IRLAB Therapeutics (IRLAB) Q1 2025 earnings summary

Executive summary

• Achieved regulatory alignment with EMA and FDA for Phase III of mesdopetam, focusing on adult Parkinson's patients with levodopa-induced dyskinesias, and advanced clinical programs for pirepemat and IRL757.

• Five first-in-class candidates are in the pipeline, with three in clinical and two in preclinical stages, targeting various Parkinson's symptoms.

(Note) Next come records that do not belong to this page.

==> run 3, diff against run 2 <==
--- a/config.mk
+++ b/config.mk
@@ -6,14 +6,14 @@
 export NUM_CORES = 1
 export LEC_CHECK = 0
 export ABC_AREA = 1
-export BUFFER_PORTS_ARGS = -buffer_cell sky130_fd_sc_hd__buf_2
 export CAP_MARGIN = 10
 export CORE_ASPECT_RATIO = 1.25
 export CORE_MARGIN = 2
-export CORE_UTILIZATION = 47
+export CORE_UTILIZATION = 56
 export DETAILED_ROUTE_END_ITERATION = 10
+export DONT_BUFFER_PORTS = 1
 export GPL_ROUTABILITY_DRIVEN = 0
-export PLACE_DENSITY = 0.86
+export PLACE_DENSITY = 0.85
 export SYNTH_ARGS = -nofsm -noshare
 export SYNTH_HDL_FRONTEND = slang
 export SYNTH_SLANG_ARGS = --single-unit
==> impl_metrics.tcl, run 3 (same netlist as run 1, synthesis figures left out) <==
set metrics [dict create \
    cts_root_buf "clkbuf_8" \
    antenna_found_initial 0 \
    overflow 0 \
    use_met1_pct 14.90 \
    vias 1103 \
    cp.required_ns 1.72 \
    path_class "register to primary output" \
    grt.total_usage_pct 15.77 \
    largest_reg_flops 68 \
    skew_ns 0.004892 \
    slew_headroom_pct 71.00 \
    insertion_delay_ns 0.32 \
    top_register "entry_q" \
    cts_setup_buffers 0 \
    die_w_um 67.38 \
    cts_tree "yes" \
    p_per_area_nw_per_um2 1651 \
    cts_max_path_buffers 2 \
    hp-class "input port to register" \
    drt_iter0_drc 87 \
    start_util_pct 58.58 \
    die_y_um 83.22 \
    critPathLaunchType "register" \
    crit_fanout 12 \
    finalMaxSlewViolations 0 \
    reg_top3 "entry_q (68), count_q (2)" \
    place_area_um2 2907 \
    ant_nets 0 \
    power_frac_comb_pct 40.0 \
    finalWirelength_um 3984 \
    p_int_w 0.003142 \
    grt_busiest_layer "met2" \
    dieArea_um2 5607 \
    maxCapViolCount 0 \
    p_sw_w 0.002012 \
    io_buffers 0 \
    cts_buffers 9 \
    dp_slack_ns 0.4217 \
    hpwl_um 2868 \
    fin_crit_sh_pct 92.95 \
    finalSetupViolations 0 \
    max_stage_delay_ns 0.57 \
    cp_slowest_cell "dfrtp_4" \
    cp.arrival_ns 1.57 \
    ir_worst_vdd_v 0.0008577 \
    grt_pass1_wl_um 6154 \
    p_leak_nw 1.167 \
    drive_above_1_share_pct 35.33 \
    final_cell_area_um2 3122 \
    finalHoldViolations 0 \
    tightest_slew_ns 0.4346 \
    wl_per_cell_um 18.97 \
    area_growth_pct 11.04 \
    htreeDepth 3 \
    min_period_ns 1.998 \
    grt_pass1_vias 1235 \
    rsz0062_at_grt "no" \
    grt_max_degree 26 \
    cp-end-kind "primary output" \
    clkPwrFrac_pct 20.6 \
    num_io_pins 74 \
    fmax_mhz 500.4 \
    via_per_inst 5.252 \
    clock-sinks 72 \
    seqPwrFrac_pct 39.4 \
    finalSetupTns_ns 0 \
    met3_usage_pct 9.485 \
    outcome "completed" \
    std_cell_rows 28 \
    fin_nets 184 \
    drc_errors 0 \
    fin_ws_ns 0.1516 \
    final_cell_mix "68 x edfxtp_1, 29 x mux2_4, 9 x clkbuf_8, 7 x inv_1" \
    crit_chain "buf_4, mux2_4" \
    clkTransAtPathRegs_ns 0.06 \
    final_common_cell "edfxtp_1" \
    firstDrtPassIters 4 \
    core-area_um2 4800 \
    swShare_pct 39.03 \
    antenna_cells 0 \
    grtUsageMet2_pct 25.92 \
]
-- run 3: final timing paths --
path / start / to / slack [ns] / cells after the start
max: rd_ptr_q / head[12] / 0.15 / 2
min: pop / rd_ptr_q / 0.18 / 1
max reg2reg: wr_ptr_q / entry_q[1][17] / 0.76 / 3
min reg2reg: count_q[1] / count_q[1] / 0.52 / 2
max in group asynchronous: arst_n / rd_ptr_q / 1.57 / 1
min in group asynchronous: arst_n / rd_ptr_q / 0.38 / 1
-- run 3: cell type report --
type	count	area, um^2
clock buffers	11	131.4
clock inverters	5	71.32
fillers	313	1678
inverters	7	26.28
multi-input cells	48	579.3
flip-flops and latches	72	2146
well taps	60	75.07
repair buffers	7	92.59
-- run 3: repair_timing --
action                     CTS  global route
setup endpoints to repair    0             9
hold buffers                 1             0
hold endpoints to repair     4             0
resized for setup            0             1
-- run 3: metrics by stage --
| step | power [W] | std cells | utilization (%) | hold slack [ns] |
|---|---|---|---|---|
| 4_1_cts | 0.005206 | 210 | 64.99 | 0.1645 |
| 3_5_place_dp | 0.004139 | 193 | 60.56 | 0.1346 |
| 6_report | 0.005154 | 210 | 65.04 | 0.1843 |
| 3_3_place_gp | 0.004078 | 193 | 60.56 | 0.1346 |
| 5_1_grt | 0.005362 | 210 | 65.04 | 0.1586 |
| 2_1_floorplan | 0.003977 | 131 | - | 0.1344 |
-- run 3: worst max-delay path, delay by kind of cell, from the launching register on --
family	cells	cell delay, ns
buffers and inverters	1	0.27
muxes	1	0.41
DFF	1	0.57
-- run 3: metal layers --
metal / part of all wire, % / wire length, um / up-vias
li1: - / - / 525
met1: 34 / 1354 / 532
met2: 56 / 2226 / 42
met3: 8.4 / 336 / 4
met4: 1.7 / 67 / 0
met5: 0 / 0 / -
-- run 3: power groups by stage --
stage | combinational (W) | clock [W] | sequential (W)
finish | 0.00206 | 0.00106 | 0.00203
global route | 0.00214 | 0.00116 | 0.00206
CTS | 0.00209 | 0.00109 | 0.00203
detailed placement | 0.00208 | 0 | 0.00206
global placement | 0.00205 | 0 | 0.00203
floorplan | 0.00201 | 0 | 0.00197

• Positive clinical results for pirepemat (clinically meaningful fall reduction in key subgroup) and IRL757 (favorable Phase I safety and absorption data); IRL757's next phase fully funded by MSRD/Otsuka and Michael J. Fox Foundation.

• Expanded patent protection for mesdopetam and pirepemat, extending exclusivity into the 2040s.

• Strengthened business development and increased awareness of the pipeline.

Financial highlights

• Cash and cash equivalents at quarter-end were SEK 89 million, with SEK 58 million as prepayments for the 757 study.

• Net sales were SEK 4.4 million, mainly related to the 757 program; operating loss improved to SEK -28.6 million from SEK -37.6 million year-over-year.

• Cash flow from operating activities was SEK 6.3 million, up from SEK -38.2 million year-over-year.

• Headcount stable at about 30–31 employees.

• Equity ratio fell to 3% (from 56% in Q1 2024), reflecting ongoing losses and reliance on debt.

Outlook and guidance

• Preparing for registration-enabling Phase III studies for mesdopetam, with design agreed by both FDA and EMA; ongoing business development to secure a partner.

• Pirepemat's next steps are under evaluation, with potential expansion into dementia and further analyses planned.

• IRL757 patient study in Parkinson's apathy to begin in H2 2025, fully funded by MSRD/Otsuka.

• IRL942 and IRL1117 preclinical programs progressing, with 1117 prioritized for IND-enabling studies; IRL942 development slowed.

• Focus remains on late-stage clinical assets and advancing preclinical programs with high potential.